In centinaia per l’addio alla studentessa

La comunità di San Nicolò e quella dell’Università per l’ultimo saluto a Eleonora Di Iorio, stroncata a 24 anni da un tumore
TERAMO. La chiesa di Santa Maria degli Angeli di San Nicolò non poteva bastare a contenere la folla per l’ultimo saluto a Eleonora Di Iorio, vittima di un tumore a soli 24 anni. Intorno alla famiglia e ai suoi cari ieri pomeriggio c’erano centinaia di persone: l’intera comunità di San Nicolò, dove la giovane abitava e dove è se ne è andata nel sonno, ma anche quella della facoltà di Scienze della comunicazione dell’Università di Teramo, dove studiava. I colleghi studenti sono arrivati da ogni parte della regione. In chiesa c’era anche una rappresentanza dei docenti dell’ateneo, guidata dal rettore Dino Mastrocola.
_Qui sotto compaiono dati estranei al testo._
### config.mk
export PLATFORM = sky130hd
export DESIGN_NAME = alu_mul_seq
export DESIGN_NICKNAME = d
export VERILOG_FILES = /design/src/rtl/alu_mul_seq.sv
export SDC_FILE = /design/constraint.sdc
export NUM_CORES = 1
export LEC_CHECK = 0
export ABC_CLOCK_PERIOD_IN_PS = 7600
export CAP_MARGIN = 5
export CORE_MARGIN = 1.5
export CORE_UTILIZATION = 45
export DETAILED_ROUTE_END_ITERATION = 12
export PLACE_DENSITY_LB_ADDON = 0.05
export RECOVER_POWER = 100
export REMOVE_ABC_BUFFERS = 1
export SLEW_MARGIN = 20
export SYNTH_ARGS = -nofsm -noshare
export SYNTH_HDL_FRONTEND = slang
export SYNTH_SLANG_ARGS = --single-unit
### constraint.sdc
create_clock -name clk -period 7.6 [get_ports clk]
set_input_delay 1.14 -clock clk [delete_from_list [all_inputs] [get_ports clk]]
set_output_delay 1.14 -clock clk [all_outputs]
set_load 0.02 [all_outputs]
«Ho appreso con profondo dolore della scomparsa della cara Eleonora, soprattutto perché ha cercato fino in fondo di vincere una difficile battaglia senza mai perdere speranza e continuando ad essere una studentessa impegnata nel proprio progetto di vita. Eleonora rimarrà sempre nei nostri cuori e per sempre sarà una di UniTe», ha scritto il rettore poche ore prima nel messaggio di cordoglio dell’ateneo, parlando di «profonda commozione dell’intera comunità accademica». Nel messaggio, anche le parole del preside di facoltà Christian Corsi: «Apprendere della tua prematura scomparsa ha scosso gli animi di tutti coloro che hanno avuto la fortuna di incrociare il tuo percorso e che oggi, sono sicuro, si uniranno a me per rivolgerti un ricordo. Hai avuto la forza straordinaria di lottare quotidianamente contro un nemico infimo e invisibile, in una battaglia che non hai mai considerato dall’esito scontato e per questo sei e sarai d’ispirazione per tutti. La tua tenacia e il tuo coraggio, nascosti sempre dietro un sorriso, sono il ricordo che mi accompagnerà da qui in avanti nel ricordarti». (l.t.)